Background

Inflammatory bowel disease (IBD) is a chronic, relapsing condition wherein biologics have improved disease prognosis but introduced elevated infection susceptibility. Vedolizumab (VDZ) demonstrates unique safety advantages; however, a comprehensive systematic comparison regarding the risk of Clostridioides difficile infection (CDI) between vedolizumab and alternative medications remains absent.

Method

Medline, Embase, Cochrane, and clinicaltrials.gov registry were comprehensively searched. Pooled estimates of CDI proportion, incidence, pooled risk ratio between ulcerative colitis (UC) and Crohn’s disease (CD), vedolizumab and other medications were calculated.
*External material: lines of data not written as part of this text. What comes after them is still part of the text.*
<file path="src/rtl/segment_pkg.sv">
// Shared types, glyph constants and polarity helper for the hex scan driver.
package segment_pkg;

  // Segment vector, bit0 = a (top) .. bit6 = g (middle), active-high.
  typedef logic [6:0] seg_t;

  localparam seg_t GLYPH_0   = 7'h3F;
  localparam seg_t GLYPH_1   = 7'h06;
  localparam seg_t GLYPH_2   = 7'h5B;
  localparam seg_t GLYPH_3   = 7'h4F;
  localparam seg_t GLYPH_4   = 7'h66;
  localparam seg_t GLYPH_5   = 7'h6D;
  localparam seg_t GLYPH_6   = 7'h7D;
  localparam seg_t GLYPH_7   = 7'h07;
  localparam seg_t GLYPH_8   = 7'h7F;
  localparam seg_t GLYPH_9   = 7'h6F;
  localparam seg_t GLYPH_A   = 7'h77;
  localparam seg_t GLYPH_B   = 7'h7C;
  localparam seg_t GLYPH_C   = 7'h39;
  localparam seg_t GLYPH_D   = 7'h5E;
  localparam seg_t GLYPH_E   = 7'h79;
  localparam seg_t GLYPH_F   = 7'h71;
  localparam seg_t SEG_BLANK = 7'h00;

  // Convert an active-high segment vector to the pin polarity of the board.
  function automatic seg_t seg_polarity(input seg_t seg, input bit act_low);
    return act_low ? ~seg : seg;
  endfunction

endpackage

</file>
<file path="src/rtl/segment_glyph_lut.sv">
// Hex nibble to 7-segment glyph decode (active-high), with forced blank.
module segment_glyph_lut
  import segment_pkg::*;
(
  input  logic [3:0] i_nib,
  input  logic       i_blank,
  output seg_t       o_seg
);

  // Pure lookup; blank overrides the nibble so unlit/blanked slots drive nothing.
  always_comb begin
    o_seg = SEG_BLANK;
    if (i_blank) begin
      o_seg = SEG_BLANK;
    end else begin
      case (i_nib)
        4'h0:    o_seg = GLYPH_0;
        4'h1:    o_seg = GLYPH_1;
        4'h2:    o_seg = GLYPH_2;
        4'h3:    o_seg = GLYPH_3;
        4'h4:    o_seg = GLYPH_4;
        4'h5:    o_seg = GLYPH_5;
        4'h6:    o_seg = GLYPH_6;
        4'h7:    o_seg = GLYPH_7;
        4'h8:    o_seg = GLYPH_8;
        4'h9:    o_seg = GLYPH_9;
        4'hA:    o_seg = GLYPH_A;
        4'hB:    o_seg = GLYPH_B;
        4'hC:    o_seg = GLYPH_C;
        4'hD:    o_seg = GLYPH_D;
        4'hE:    o_seg = GLYPH_E;
        4'hF:    o_seg = GLYPH_F;
        default: o_seg = SEG_BLANK;
      endcase
    end
  end

endmodule

</file>
<file path="src/rtl/segment_scan_hex.sv">
// Multi-digit time-multiplexed hex display driver: frame-synchronous value
// update, leading-zero blanking, per-digit decimal point and PWM brightness.
module segment_scan_hex
  import segment_pkg::*;
#(
  parameter int DIGITS      = 4,
  parameter int SCAN_DIV    = 50000,
  parameter int BRIGHT_W    = 4,
  parameter int SEG_ACT_LOW = 1,
  parameter int AN_ACT_LOW  = 1
) (
  input  logic                  i_clk,
  input  logic                  i_rst,
  input  logic [4*DIGITS-1:0]   i_val,
  input  logic [DIGITS-1:0]     i_dp,
  input  logic                  i_load,
  input  logic                  i_blank_lz,
  input  logic [BRIGHT_W-1:0]   i_bright,
  output logic [6:0]            o_seg,
  output logic                  o_dp,
  output logic [DIGITS-1:0]     o_an,
  output logic                  o_frame
);

  // Sub-slot length; the slot is cut into 2**BRIGHT_W equal sub-slots.
  localparam int SUB_DIV = SCAN_DIV >> BRIGHT_W;
  localparam int PW      = (SCAN_DIV > 1) ? $clog2(SCAN_DIV) : 1;
  localparam int IW      = (DIGITS > 1) ? $clog2(DIGITS) : 1;
  localparam int SW      = (SUB_DIV > 1) ? $clog2(SUB_DIV) : 1;
  localparam logic [PW-1:0] PRESC_LAST = PW'(SCAN_DIV - 1);
  localparam logic [IW-1:0] IDX_LAST   = IW'(DIGITS - 1);
  localparam logic [SW-1:0] SUB_LAST   = SW'(SUB_DIV - 1);
  localparam bit SEG_LOW = (SEG_ACT_LOW != 0);
  localparam bit AN_LOW  = (AN_ACT_LOW != 0);
  localparam logic [DIGITS-1:0] AN_OFF = AN_LOW ? {DIGITS{1'b1}} : {DIGITS{1'b0}};

  if (DIGITS < 1 || SUB_DIV < 1 || (SCAN_DIV % (1 << BRIGHT_W)) != 0) begin : g_bad_cfg
    $error("segment_scan_hex: SCAN_DIV must be a nonzero multiple of 2**BRIGHT_W and DIGITS >= 1");
  end

  logic [PW-1:0]         r_presc;
  logic [SW-1:0]         r_sub_cnt;
  logic [BRIGHT_W-1:0]   r_sub;
  logic [IW-1:0]         r_idx;
  logic [4*DIGITS-1:0]   r_disp_val;
  logic [DIGITS-1:0]     r_disp_dp;
  logic [4*DIGITS-1:0]   r_pend_val;
  logic [DIGITS-1:0]     r_pend_dp;
  logic                  r_pend_vld;

  logic                  w_presc_wrap;
  logic                  w_boundary;
  logic                  w_lit;
  logic                  w_lead;
  logic [DIGITS-1:0]     w_blank;
  logic [DIGITS-1:0]     w_an_onehot;
  logic [3:0]            w_nib;
  logic                  w_dig_dp;
  logic                  w_dig_blank;
  logic                  w_dp_on;
  logic [DIGITS-1:0]     w_an_pin;
  seg_t                  w_glyph;

  assign w_presc_wrap = (r_presc == PRESC_LAST);
  assign w_boundary   = w_presc_wrap && (r_idx == IDX_LAST);
  assign w_lit        = (r_sub <= i_bright);

  // Slot timing: prescaler, PWM sub-slot tracker and digit index.
  always_ff @(posedge i_clk or posedge i_rst) begin
    if (i_rst) begin
      r_presc   <= '0;
      r_sub_cnt <= '0;
      r_sub     <= '0;
      r_idx     <= '0;
    end else if (w_presc_wrap) begin
      r_presc   <= '0;
      r_sub_cnt <= '0;
      r_sub     <= '0;
      r_idx     <= (r_idx == IDX_LAST) ? '0 : r_idx + IW'(1);
    end else begin
      r_presc <= r_presc + PW'(1);
      if (r_sub_cnt == SUB_LAST) begin
        r_sub_cnt <= '0;
        r_sub     <= r_sub + BRIGHT_W'(1);
      end else begin
        r_sub_cnt <= r_sub_cnt + SW'(1);
      end
    end
  end

  // Tear-free update: loads park in pending and only reach the display at a frame boundary.
  always_ff @(posedge i_clk or posedge i_rst) begin
    if (i_rst) begin
      r_disp_val <= '0;
      r_disp_dp  <= '0;
      r_pend_val <= '0;
      r_pend_dp  <= '0;
      r_pend_vld <= 1'b0;
    end else if (w_boundary) begin
      if (i_load) begin
        r_disp_val <= i_val;
        r_disp_dp  <= i_dp;
      end else if (r_pend_vld) begin
        r_disp_val <= r_pend_val;
        r_disp_dp  <= r_pend_dp;
      end
      r_pend_vld <= 1'b0;
    end else if (i_load) begin
      r_pend_val <= i_val;
      r_pend_dp  <= i_dp;
      r_pend_vld <= 1'b1;
    end
  end

  // Leading-zero mask: walk down from the top digit until a nonzero nibble or set dp.
  always_comb begin
    w_blank = '0;
    w_lead  = i_blank_lz;
    for (int k = DIGITS - 1; k >= 1; k--) begin
      if (w_lead && (r_disp_val[4*k +: 4] == 4'h0) && !r_disp_dp[k]) begin
        w_blank[k] = 1'b1;
      end else begin
        w_lead = 1'b0;
      end
    end
  end

  // Select the active digit's nibble, dp and blank flag via one-hot AND-OR.
  always_comb begin
    w_an_onehot = '0;
    w_nib       = 4'h0;
    w_dig_dp    = 1'b0;
    w_dig_blank = 1'b0;
    for (int k = 0; k < DIGITS; k++) begin
      w_an_onehot[k] = (r_idx == IW'(k));
      w_nib          = w_nib | (r_disp_val[4*k +: 4] & {4{w_an_onehot[k]}});
      w_dig_dp       = w_dig_dp | (r_disp_dp[k] & w_an_onehot[k]);
      w_dig_blank    = w_dig_blank | (w_blank[k] & w_an_onehot[k]);
    end
  end

  segment_glyph_lut u_lut (
    .i_nib   (w_nib),
    .i_blank (w_dig_blank | ~w_lit),
    .o_seg   (w_glyph)
  );

  // Anode and dp pin values; unlit sub-slots drive everything inactive.
  always_comb begin
    w_dp_on = w_lit & ~w_dig_blank & w_dig_dp;
    if (!w_lit) begin
      w_an_pin = AN_OFF;
    end else if (AN_LOW) begin
      w_an_pin = ~w_an_onehot;
    end else begin
      w_an_pin = w_an_onehot;
    end
  end

  // Output registers so the pins never glitch.
  always_ff @(posedge i_clk or posedge i_rst) begin
    if (i_rst) begin
      o_an    <= AN_OFF;
      o_seg   <= seg_polarity(SEG_BLANK, SEG_LOW);
      o_dp    <= SEG_LOW;
      o_frame <= 1'b0;
    end else begin
      o_an    <= w_an_pin;
      o_seg   <= seg_polarity(w_glyph, SEG_LOW);
      o_dp    <= w_dp_on ^ SEG_LOW;
      o_frame <= w_boundary;
    end
  end

endmodule
</file>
Data synthesis was completed in R using the package “meta”.

Results

Of the 338 studies initially identified, 30 met the inclusion/exclusion criteria. For CDI risk, the pooled proportion was 0.013 (95% CI 0.010–0.017), as well as the pooled proportion of serious CDI was 0.004 (95% CI 0.002–0.008). The comparative pooled risk ratios revealed: UC versus CD at 2.25 (95% CI 1.73–2.92), vedolizumab versus anti-TNF agents at 0.15 (95% CI 0.04–0.63) for UC and 1.29 (95% CI 0.41–4.04) for CD.

Conclusion

The overall CDI risk in IBD patients exposed to vedolizumab was estimated to be 0.013. An increased risk of CDI was noted in UC patients receiving vedolizumab compared to those with CD. Vedolizumab potentially offers an advantage over anti-TNF agents for UC regarding CDI risk, but not for CD.

Trial registration

The study was registered on the PROSPERO registry (CRD42023465986).